Dr. Joke Korevaar en Dr. Hans J.B. Reitsma bedankt voor de statistische adviezen

en de motiverende woorden.

Dr. Ahmet Akdeniz, Dr.Arif Elvan, Dr. Annemieke Coester, Dr. Deha Erdogan, Dr.

Dzelal Dani, Dr. Haci Tank, Dr. Halil Dogan, Dr. Ina Kolesnik, drs. Kamil Bilgin, Dr.

Machteld Zweers, Dr.Muhammed Kara, Dr. Mustafa Demircan en Dr. Recep

Aydinli; bedankt voor de gezellige tijden op het AMC. Veel succes met jullie

respectievelijke promoties, specialisaties en carrières.

Mijn ouders, Abdurrahman en Zeynep, mijn broers Fatih en Abdullah, mijn zussen

Zehra en Gul, bedankt voor de steun in deze hele periode.

Sevgili babam ve annecegim, sevgili kardeslerim, saygili agabeyim ve ablam,

sizlere ictenlikle sukran duygularimi arz ediyorum. Sizlerin destek ve dualariniz ile

bu arastirmalari yapabildim. Tesekkurler.
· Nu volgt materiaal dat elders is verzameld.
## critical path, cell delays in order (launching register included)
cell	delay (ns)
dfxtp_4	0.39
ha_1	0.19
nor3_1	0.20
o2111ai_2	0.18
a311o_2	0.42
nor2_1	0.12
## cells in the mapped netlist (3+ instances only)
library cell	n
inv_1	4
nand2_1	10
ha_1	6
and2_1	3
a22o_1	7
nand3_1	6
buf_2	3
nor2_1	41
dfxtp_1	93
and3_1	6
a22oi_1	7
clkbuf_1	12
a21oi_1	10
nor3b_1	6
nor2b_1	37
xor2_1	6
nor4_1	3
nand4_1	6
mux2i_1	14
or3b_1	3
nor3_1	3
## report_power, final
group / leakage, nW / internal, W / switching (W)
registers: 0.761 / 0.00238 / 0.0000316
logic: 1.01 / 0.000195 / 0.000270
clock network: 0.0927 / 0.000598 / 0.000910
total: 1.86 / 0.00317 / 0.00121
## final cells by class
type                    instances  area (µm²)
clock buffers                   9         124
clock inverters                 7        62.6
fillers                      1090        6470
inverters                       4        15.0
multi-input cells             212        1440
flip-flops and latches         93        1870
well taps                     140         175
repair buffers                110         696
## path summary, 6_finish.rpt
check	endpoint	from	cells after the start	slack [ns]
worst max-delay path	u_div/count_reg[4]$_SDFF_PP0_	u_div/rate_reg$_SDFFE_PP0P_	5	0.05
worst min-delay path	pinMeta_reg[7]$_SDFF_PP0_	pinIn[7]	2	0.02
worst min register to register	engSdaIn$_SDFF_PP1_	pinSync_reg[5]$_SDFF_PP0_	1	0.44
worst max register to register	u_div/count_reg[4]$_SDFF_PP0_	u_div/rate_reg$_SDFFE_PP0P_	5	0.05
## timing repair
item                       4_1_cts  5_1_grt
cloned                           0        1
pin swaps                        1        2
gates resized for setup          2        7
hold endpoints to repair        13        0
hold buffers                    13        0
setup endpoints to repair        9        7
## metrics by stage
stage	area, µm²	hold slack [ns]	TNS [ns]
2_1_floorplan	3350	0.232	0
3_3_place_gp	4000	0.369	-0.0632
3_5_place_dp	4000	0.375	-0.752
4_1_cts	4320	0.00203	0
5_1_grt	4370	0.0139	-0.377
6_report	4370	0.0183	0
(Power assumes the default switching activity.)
Alle anderen die ik nog vergeten mocht zijn, bedankt voor alle hulp.

158

Curriculum Vitae

159

Curriculum Vitae

Riza Cemil Özsoy was born on the 15th of January 1977 in Amsterdam in the

Netherlands. He graduated from Gymnasium of the Mondriaan Lyceum in

Amsterdam (1995). In 1995 he started his medical study at the University of

Amsterdam. He followed extra courses on pharmacology, DNA technology,

interpretation of ECG, science in the Netherlands and cardiovascular research.

Riza participated as a student-mentor for high school students entering University

(1996). He performed student research at the Public Health department on

prevention of smoking in ethnic minorities (1998).
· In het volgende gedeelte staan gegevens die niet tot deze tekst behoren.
==> config.mk <==
export PLATFORM = sky130hd
export DESIGN_NAME = fan_drive_supervisor
export DESIGN_NICKNAME = d
export VERILOG_FILES = /design/src/design/fan_pkg.sv /design/src/design/fan_drive_supervisor.sv
export SDC_FILE = /design/constraint.sdc
export NUM_CORES = 1
export LEC_CHECK = 0
export ABC_AREA = 1
export CAP_MARGIN = 20
export CORE_MARGIN = 3
export CORE_UTILIZATION = 55
export CTS_CLUSTER_SIZE = 8
export DETAILED_ROUTE_END_ITERATION = 8
export DONT_BUFFER_PORTS = 1
export GPL_TIMING_DRIVEN = 0
export HOLD_SLACK_MARGIN = 0.08
export PLACE_DENSITY = 0.74
export SETUP_SLACK_MARGIN = 0.15
export SYNTH_ARGS = -nofsm -noshare
export SYNTH_HDL_FRONTEND = slang
export SYNTH_SLANG_ARGS = --single-unit
==> constraint.sdc <==
create_clock -name mclk -period 17.3 [get_ports mclk]
set_input_delay 1.73 -clock mclk [delete_from_list [all_inputs] [get_ports mclk]]
set_output_delay 1.73 -clock mclk [all_outputs]
set_load 0.02 [all_outputs]
==> src/design/fan_pkg.sv <==
// constants shared by the fan drive supervisor
// assumes a 250 MHz core clock and 16-bit stored configuration words
package fan_pkg;
  localparam int CLK_MHZ = 250;
  localparam int CLK_PERIOD_NS = 4;
  // stored word indices
  localparam logic [4:0] W_CUSTOMER = 5'h04;
  localparam logic [4:0] W_SPARE = 5'h06;
  localparam logic [4:0] W_LOCK_KEY = 5'h07;
  localparam logic [4:0] W_DUTY_CFG = 5'h08;
  localparam logic [4:0] W_START_CFG = 5'h09;
  localparam logic [4:0] W_COAST_CFG = 5'h0a;
  localparam logic [4:0] W_LOCK_TIME = 5'h0f;
  localparam logic [4:0] W_MOTOR_CFG = 5'h12;
  localparam logic [4:0] W_PROT_CFG = 5'h13;
  localparam logic [4:0] W_HOST_CFG = 5'h14;
  localparam logic [4:0] W_STATUS = 5'h18;
  localparam int NVM_DEPTH = 24;
  // field positions
  localparam int MAXCLP_LSB = 0;
  localparam int MINCLP_LSB = 4;
  localparam int CUTLVL_LSB = 10;
  localparam int CUTHYS_LSB = 14;
  localparam int TLOCK_LSB = 8;
  localparam int SPDSEL_BIT = 3;
  localparam int PP_LSB = 4;
  localparam int OVHOLD_BIT = 9;
  localparam int SLEW_BIT = 10;
  localparam int SHORTCLR_BIT = 15;
  localparam int STBYINH_BIT = 0;
  localparam int OVINH_BIT = 13;
  localparam int OVLVL_BIT = 14;
  localparam int RANGE_BIT = 15;
  localparam int HOSTEN_BIT = 9;
  localparam int RETRY_LSB = 10;
  localparam int RETRYEN_BIT = 14;
  // stored defaults
  localparam logic [15:0] DEF_START_CFG = 16'hde26;
  localparam logic [15:0] DEF_COAST_CFG = 16'h3b1e;
  localparam logic [15:0] DEF_LOCK_TIME = 16'h3218;
  localparam logic [15:0] DEF_MOTOR_CFG = 16'h5294;
  localparam logic [15:0] DEF_PROT_CFG = 16'h0001;
  // duty arithmetic, 9-bit full scale
  localparam logic [9:0] DUTY_FULL = 10'h1ff;
  localparam logic [9:0] ADC_OFFSET = 10'h002;
  localparam logic [9:0] STEP_COARSE = 10'h008;
  localparam logic [9:0] STEP_FINE = 10'h004;
  localparam logic [7:0] TLOCK_LATCHOFF = 8'hff;
  localparam logic [15:0] READ_BLOCKED = 16'h0000;
  // timing
  localparam int LOCK_LSB_MS = 100;
  localparam int LOCK_LSB_CYC = LOCK_LSB_MS * 1000 * CLK_MHZ;
  localparam int SPD_WIN_MS = 100;
  localparam int SPD_SAMPLES = 511;
  localparam int SPD_SAMPLE_CYC = SPD_WIN_MS * 1000 * CLK_MHZ / SPD_SAMPLES;
  localparam int SHORT_BLANK_NS = 500;
  localparam int SHORT_BLANK_CYC = (SHORT_BLANK_NS + CLK_PERIOD_NS - 1) / CLK_PERIOD_NS;
  localparam int SLEW_FAST_NS = 100;
  localparam int SLEW_SLOW_NS = 150;
  localparam logic [6:0] DEV_ADDR_DEF = 7'h2a;
  typedef enum logic [2:0] {M_OFF, M_START, M_RUN, M_LOCKOUT, M_LATCHED, M_STANDBY} motor_e;
  typedef enum logic [2:0] {I_IDLE, I_DEV, I_PTR, I_WDAT, I_RDAT} i2c_e;
endpackage

==> src/design/fan_drive_supervisor.sv <==
// control and protection logic of a sensorless three-phase fan driver
// assumes commutation, modulator and analog comparators live outside;
// shared pins are open drain, resolved by the surrounding pad logic
`timescale 1ns/1ns
module fan_drive_supervisor
  import fan_pkg::*;
#(
  parameter int LOCK_CYC = LOCK_LSB_CYC,
  parameter int SAMPLE_CYC = SPD_SAMPLE_CYC,
  parameter logic [6:0] DEV_ADDR = DEV_ADDR_DEF // arbitrary value
) (
  // clock and reset
  input wire logic mclk,
  input wire logic rst,
  // shared pins: demand / serial clock, tach / serial data
  input wire logic speed_demand_in,
  input wire logic tach_pin_in,
  output logic tach_out,
  output logic tach_oe,
  // comparator levels from the analog side (asynchronous)
  input wire logic main_supply_uv,
  input wire logic supply_over_protect_in,
  input wire logic thermal_trip,
  input wire logic pump_rail_uv,
  input wire logic short_protect_in,
  input wire logic current_limit,
  // same-clock inputs from converter, commutation and modulator
  input wire logic [8:0] adc_code,
  input wire logic rotor_lock,
  input wire logic comm_quarter,
  input wire logic open_loop_done,
  input wire logic pwm_raw,
  // drive controls
  output logic pwm_gate,
  output logic drive_enable,
  output logic startup_req,
  output logic [8:0] applied_duty,
  output logic [8:0] startup_demand,
  output logic slew_slow,
  output logic overvolt_level_sel,
  output logic supply_range_sel,
  output logic pump_enable,
  output logic vref_enable,
  // status pins
  output logic startup_ok_out,
  output logic startup_ok_oe,
  output logic fault_flag_low
);
  if (LOCK_CYC < 1 || SAMPLE_CYC < 1) begin : g_chk
    $error("timing counts must be at least one cycle");
  end

  function automatic logic writable(input logic [4:0] a);
    writable = (a == W_CUSTOMER) || (a == W_SPARE) || (a >= W_LOCK_KEY && a < 5'(NVM_DEPTH));
  endfunction

  // synchronisers: stage one feeds stage two only
  logic [7:0] async_in, sync1_r, sync2_r;
  assign async_in = {speed_demand_in, tach_pin_in, main_supply_uv, supply_over_protect_in,
                     thermal_trip, pump_rail_uv, short_protect_in, current_limit};
  always_ff @(posedge mclk or posedge rst) begin
    if (rst) begin
      // both shared pins idle high; resetting there keeps a false clock edge away
      sync1_r <= 8'hc0;
      sync2_r <= 8'hc0;
    end else begin
      sync1_r <= async_in;
      sync2_r <= sync1_r;
    end
  end
  logic spd_s, sda_s, uv_s, ov_s, tsd_s, puv_s, short_s, ocl_s;
  assign {spd_s, sda_s, uv_s, ov_s, tsd_s, puv_s, short_s, ocl_s} = sync2_r;

  // stored words; contents survive reset, as nonvolatile storage does
  logic [15:0] nvm [NVM_DEPTH];
  initial begin
    for (int i = 0; i < NVM_DEPTH; i++) nvm[i] = '0;
    nvm[W_START_CFG] = DEF_START_CFG;
    nvm[W_COAST_CFG] = DEF_COAST_CFG;
    nvm[W_LOCK_TIME] = DEF_LOCK_TIME;
    nvm[W_MOTOR_CFG] = DEF_MOTOR_CFG;
    nvm[W_PROT_CFG] = DEF_PROT_CFG;
  end
  logic wr_en_r;
  logic [4:0] wr_addr_r;
  logic [15:0] wr_data_r;
  // plain always: the power-up contents above also write this array
  always @(posedge mclk) begin
    if (wr_en_r && writable(wr_addr_r)) nvm[wr_addr_r] <= wr_data_r;
  end

  logic [15:0] duty_cfg, motor_cfg, prot_cfg, host_cfg;
  logic [7:0] tlock;
  assign duty_cfg = nvm[W_DUTY_CFG];
  assign motor_cfg = nvm[W_MOTOR_CFG];
  assign prot_cfg = nvm[W_PROT_CFG];
  assign host_cfg = nvm[W_HOST_CFG];
  assign tlock = nvm[W_LOCK_TIME][TLOCK_LSB +: 8];

  // key captured once after reset release: a new key acts only after the next reset
  logic armed_r, protect_r;
  always_ff @(posedge mclk or posedge rst) begin
    if (rst) begin
      armed_r <= 1'b0;
      protect_r <= 1'b0;
    end else if (!armed_r) begin
      armed_r <= 1'b1;
      protect_r <= |nvm[W_LOCK_KEY];
    end
  end

  // serial slave on the shared pins
  logic scl_d_r, sda_d_r;
  i2c_e iph_r;
  logic [3:0] bit_r;
  logic [7:0] rx_r;
  logic [15:0] tx_r;
  logic [7:0] hi_r;
  logic [4:0] ptr_r;
  logic lo_r, rw_r, sda_low_r;
  logic [15:0] status_w, rd_word;
  logic scl_rise, scl_fall, start_c, stop_c;
  assign scl_rise = spd_s && !scl_d_r;
  assign scl_fall = !spd_s && scl_d_r;
  assign start_c = spd_s && scl_d_r && sda_d_r && !sda_s;
  assign stop_c = spd_s && scl_d_r && !sda_d_r && sda_s;
  always_comb begin
    if (ptr_r == W_STATUS) rd_word = status_w;
    else if (ptr_r >= 5'(NVM_DEPTH) || !writable(ptr_r) || protect_r) rd_word = READ_BLOCKED;
    else rd_word = nvm[ptr_r];
  end

  always_ff @(posedge mclk or posedge rst) begin
    if (rst) begin
      scl_d_r <= 1'b1;
      sda_d_r <= 1'b1;
      iph_r <= I_IDLE;
      bit_r <= '0;
      rx_r <= '0;
      tx_r <= '0;
      hi_r <= '0;
      ptr_r <= '0;
      lo_r <= 1'b0;
      rw_r <= 1'b0;
      sda_low_r <= 1'b0;
      wr_en_r <= 1'b0;
      wr_addr_r <= '0;
      wr_data_r <= '0;
    end else begin
      scl_d_r <= spd_s;
      sda_d_r <= sda_s;
      wr_en_r <= 1'b0;
      if (start_c) begin
        iph_r <= I_DEV;
        // the start's own clock fall wraps the count to zero
        bit_r <= 4'hf;
        sda_low_r <= 1'b0;
      end else if (stop_c) begin
        iph_r <= I_IDLE;
        sda_low_r <= 1'b0;
      end else if (iph_r != I_IDLE) begin
        if (scl_rise && bit_r < 4'd8 && iph_r != I_RDAT) rx_r <= {rx_r[6:0], sda_s};
        if (scl_rise && bit_r == 4'd8 && iph_r == I_RDAT && sda_s) iph_r <= I_IDLE;
        if (scl_fall) begin
          if (bit_r == 4'd7) begin
            bit_r <= 4'd8;
            sda_low_r <= 1'b0;
            case (iph_r)
              I_DEV: begin
                if (rx_r[7:1] == DEV_ADDR) begin
                  sda_low_r <= 1'b1;
                  rw_r <= rx_r[0];
                end else begin
                  iph_r <= I_IDLE;
                end
              end
              I_PTR: begin
                ptr_r <= rx_r[4:0];
                lo_r <= 1'b0;
                sda_low_r <= 1'b1;
              end
              I_WDAT: begin
                sda_low_r <= 1'b1;
                lo_r <= !lo_r;
                if (!lo_r) begin
                  hi_r <= rx_r;
                end else begin
                  wr_en_r <= 1'b1;
                  wr_addr_r <= ptr_r;
                  wr_data_r <= {hi_r, rx_r};
                  ptr_r <= ptr_r + 5'd1;
                end
              end
              default: ;
            endcase
          end else if (bit_r == 4'd8) begin
            bit_r <= '0;
            sda_low_r <= 1'b0;
            case (iph_r)
              I_DEV: begin
                if (rw_r) begin
                  iph_r <= I_RDAT;
                  lo_r <= 1'b0;
                  sda_low_r <= !rd_word[15];
                  tx_r <= {rd_word[14:0], 1'b0};
                end else begin
                  iph_r <= I_PTR;
                end
              end
              I_PTR: iph_r <= I_WDAT;
              I_RDAT: begin
                lo_r <= !lo_r;
                if (!lo_r) begin
                  sda_low_r <= !tx_r[15];
                  tx_r <= {tx_r[14:0], 1'b0};
                end else begin
                  ptr_r <= ptr_r + 5'd1;
                  sda_low_r <= !nvm_next_bit(ptr_r + 5'd1);
                  tx_r <= '0;
                  iph_r <= I_DEV;
                  rw_r <= 1'b1;
                  bit_r <= 4'd8;
                end
              end
              default: ;
            endcase
          end else begin
            bit_r <= bit_r + 4'd1;
            if (iph_r == I_RDAT) begin
              sda_low_r <= !tx_r[15];
              tx_r <= {tx_r[14:0], 1'b0};
            end
          end
        end
      end
    end
  end

  // next-word streaming restarts the read path through the device-ack branch;
  // the first bit is reloaded there, so this only keeps the line released meanwhile
  function automatic logic nvm_next_bit(input logic [4:0] a);
    nvm_next_bit = 1'b1;
  endfunction

  // demand measurement: 511 samples over a fixed window give a 9-bit duty code
  logic [31:0] samp_r;
  logic [8:0] win_r, hicnt_r, duty_pwm_r;
  always_ff @(posedge mclk or posedge rst) begin
    if (rst) begin
      samp_r <= '0;
      win_r <= '0;
      hicnt_r <= '0;
      duty_pwm_r <= '0;
    end else if (samp_r == 32'(SAMPLE_CYC - 1)) begin
      samp_r <= '0;
      if (win_r == 9'(SPD_SAMPLES - 1)) begin
        win_r <= '0;
        hicnt_r <= '0;
        duty_pwm_r <= hicnt_r + {8'h00, spd_s};
      end else begin
        win_r <= win_r + 9'd1;
        hicnt_r <= hicnt_r + {8'h00, spd_s};
      end
    end else begin
      samp_r <= samp_r + 32'd1;
    end
  end

  logic [9:0] adc_sum, dmd, cut_th, cut_rel, clamp_hi, clamp_lo;
  logic [3:0] cut_code;
  always_comb begin
    adc_sum = {1'b0, adc_code} + ADC_OFFSET;
    if (adc_sum > DUTY_FULL) adc_sum = DUTY_FULL;
    if (host_cfg[HOSTEN_BIT]) dmd = {1'b0, host_cfg[8:0]};
    else if (motor_cfg[SPDSEL_BIT]) dmd = adc_sum;
    else dmd = {1'b0, duty_pwm_r};
    cut_code = duty_cfg[CUTLVL_LSB +: 4];
    cut_th = DUTY_FULL - 10'((cut_code - 4'd1) * STEP_COARSE);
    cut_rel = cut_th - 10'((duty_cfg[CUTHYS_LSB +: 2] + 2'd0 + 10'd1) * STEP_FINE);
    clamp_hi = DUTY_FULL - 10'(duty_cfg[MAXCLP_LSB +: 4] * STEP_COARSE);
    clamp_lo = 10'(duty_cfg[MINCLP_LSB +: 6] * STEP_FINE);
  end

  logic cut_r, dmd_on;
  always_ff @(posedge mclk or posedge rst) begin
    if (rst) cut_r <= 1'b0;
    else if (cut_code == 4'd0) cut_r <= 1'b0;
    else if (dmd >= cut_th) cut_r <= 1'b1;
    else if (dmd < cut_rel) cut_r <= 1'b0;
  end
  assign dmd_on = (dmd != 10'd0) && !cut_r;

  // protection levels
  logic ov_hold, ov_inh, ov_block, hold_block, short_trip, lsb_tick;
  assign ov_hold = motor_cfg[OVHOLD_BIT];
  assign ov_inh = prot_cfg[OVINH_BIT];
  assign ov_block = ov_s && !ov_hold;
  assign hold_block = uv_s || puv_s || ov_block;

  logic [31:0] lsb_r;
  logic [7:0] lock_units_r, low_units_r;
  logic [15:0] blank_r;
  motor_e st_r;
  logic [3:0] evt_cnt_r;
  logic running;
  assign running = (st_r == M_START) || (st_r == M_RUN);
  assign lsb_tick = lsb_r == 32'(LOCK_CYC - 1);
  assign short_trip = blank_r == 16'(SHORT_BLANK_CYC);

  always_ff @(posedge mclk or posedge rst) begin
    if (rst) lsb_r <= '0;
    else lsb_r <= lsb_tick ? 32'd0 : lsb_r + 32'd1;
  end

  // short is only watched while an output conducts
  always_ff @(posedge mclk or posedge rst) begin
    if (rst) blank_r <= '0;
    else if (!(short_s && drive_enable)) blank_r <= '0;
    else if (!short_trip) blank_r <= blank_r + 16'd1;
  end

  always_ff @(posedge mclk or posedge rst) begin
    if (rst) low_units_r <= '0;
    else if (spd_s) low_units_r <= '0;
    else if (lsb_tick && low_units_r != 8'hff) low_units_r <= low_units_r + 8'd1;
  end

  // one event source at a time; a locked rotor and a trip in one cycle count once
  logic evt, to_latch;
  logic [3:0] cnt_nxt;
  assign evt = running && (rotor_lock || tsd_s || (ov_s && ov_hold && !ov_inh) || short_trip);
  assign cnt_nxt = (evt_cnt_r == 4'hf) ? evt_cnt_r : evt_cnt_r + 4'd1;
  assign to_latch = (short_trip && motor_cfg[SHORTCLR_BIT]) || (tlock == TLOCK_LATCHOFF) ||
                    (host_cfg[RETRYEN_BIT] && cnt_nxt > host_cfg[RETRY_LSB +: 4]);

  always_ff @(posedge mclk or posedge rst) begin
    if (rst) begin
      st_r <= M_OFF;
      evt_cnt_r <= '0;
      lock_units_r <= '0;
      startup_req <= 1'b0;
    end else begin
      startup_req <= 1'b0;
      if (lsb_tick && lock_units_r != 8'hff) lock_units_r <= lock_units_r + 8'd1;
      case (st_r)
        M_OFF: begin
          if (!prot_cfg[STBYINH_BIT] && low_units_r >= tlock) st_r <= M_STANDBY;
          else if (dmd_on && !hold_block) begin
            st_r <= M_START;
            startup_req <= 1'b1;
          end
        end
        M_START, M_RUN: begin
          if (evt) begin
            evt_cnt_r <= host_cfg[RETRYEN_BIT] ? cnt_nxt : evt_cnt_r;
            lock_units_r <= '0;
            st_r <= to_latch ? M_LATCHED : M_LOCKOUT;
          end else if (!dmd_on) begin
            st_r <= M_OFF;
          end else if (st_r == M_START && open_loop_done) begin
            st_r <= M_RUN;
          end
        end
        M_LOCKOUT: begin
          // strictly above: the first tick may follow at once, so one more keeps the full time
          if (lock_units_r > tlock && !tsd_s && !ov_s) st_r <= M_OFF;
        end
        M_LATCHED: begin
          if (!dmd_on) begin
            st_r <= M_OFF;
            evt_cnt_r <= '0;
          end
        end
        M_STANDBY: begin
          if (spd_s) st_r <= M_OFF;
        end
        default: st_r <= M_OFF;
      endcase
    end
  end

  // current limit chops the pulse until the modulator ends it
  logic ocl_hold_r;
  always_ff @(posedge mclk or posedge rst) begin
    if (rst) begin
      ocl_hold_r <= 1'b0;
      pwm_gate <= 1'b0;
      drive_enable <= 1'b0;
    end else begin
      if (!pwm_raw) ocl_hold_r <= 1'b0;
      else if (ocl_s) ocl_hold_r <= 1'b1;
      drive_enable <= running && !hold_block && !evt;
      pwm_gate <= pwm_raw && !ocl_hold_r && !ocl_s && running && !hold_block;
    end
  end

  logic [9:0] duty_lim;
  always_comb begin
    duty_lim = dmd;
    if (duty_lim > clamp_hi) duty_lim = clamp_hi;
    if (duty_lim < clamp_lo) duty_lim = clamp_lo;
  end

  // tach: toggle every pole-pair count of quarter-cycle pulses
  logic [3:0] qcnt_r;
  logic tach_lvl_r;
  logic [3:0] pole_pairs;
  assign pole_pairs = {1'b0, motor_cfg[PP_LSB +: 3]} + 4'd1;
  always_ff @(posedge mclk or posedge rst) begin
    if (rst) begin
      qcnt_r <= '0;
      tach_lvl_r <= 1'b1;
    end else if (!running) begin
      qcnt_r <= '0;
      tach_lvl_r <= 1'b1;
    end else if (comm_quarter) begin
      if (qcnt_r == pole_pairs - 4'd1) begin
        qcnt_r <= '0;
        tach_lvl_r <= !tach_lvl_r;
      end else begin
        qcnt_r <= qcnt_r + 4'd1;
      end
    end
  end

  logic fault_r, fault_cond;
  assign fault_cond = uv_s || ov_s && !(ov_hold && ov_inh) || tsd_s || puv_s;
  always_ff @(posedge mclk or posedge rst) begin
    if (rst) fault_r <= 1'b0;
    else if (fault_cond || evt || st_r == M_LATCHED) fault_r <= 1'b1;
    else if (st_r == M_START && open_loop_done) fault_r <= 1'b0;
  end

  assign status_w = {4'h0, short_s, puv_s, tsd_s, ov_s, uv_s, fault_r,
                     st_r == M_RUN, st_r == M_STANDBY, evt_cnt_r};

  always_ff @(posedge mclk or posedge rst) begin
    if (rst) begin
      applied_duty <= '0;
      startup_demand <= '0;
      slew_slow <= 1'b0;
      overvolt_level_sel <= 1'b0;
      supply_range_sel <= 1'b0;
      pump_enable <= 1'b1;
      vref_enable <= 1'b1;
      startup_ok_out <= 1'b0;
      startup_ok_oe <= 1'b1;
      fault_flag_low <= 1'b1;
      tach_out <= 1'b0;
      tach_oe <= 1'b0;
    end else begin
      startup_demand <= nvm[W_START_CFG][8:0];
      applied_duty <= (st_r == M_RUN) ? duty_lim[8:0] : 9'h000;
      slew_slow <= motor_cfg[SLEW_BIT];
      overvolt_level_sel <= prot_cfg[OVLVL_BIT];
      supply_range_sel <= prot_cfg[RANGE_BIT];
      pump_enable <= st_r != M_STANDBY;
      vref_enable <= st_r != M_STANDBY;
      startup_ok_out <= 1'b0;
      startup_ok_oe <= st_r != M_RUN;
      fault_flag_low <= !fault_r;
      tach_out <= 1'b0;
      tach_oe <= sda_low_r || (running && !tach_lvl_r);
    end
  end
endmodule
Riza started his PhD research on “The dyslipidemia of chronic renal failure and the

effects of statin therapy” for the Nephrology Department at the University of

Amsterdam in 2000 following his student research internship there (1999). He also

followed part of his medical internships from 2002-2003. Currently Riza is in his

final internships and is expected to receive his medical degree in 2007.

Riza was a member of the PLAN Board Platform AIO’s Nefrologie (Dutch Renal

PhD researchers) and a member of the Dutch Nephrology Federation. He is also a

member of Sanitas Nederland, an association of medical students and physicians

focused on ethnic minorities’ health. He participated in informing minorities on

cardiovascular health and setting up a website.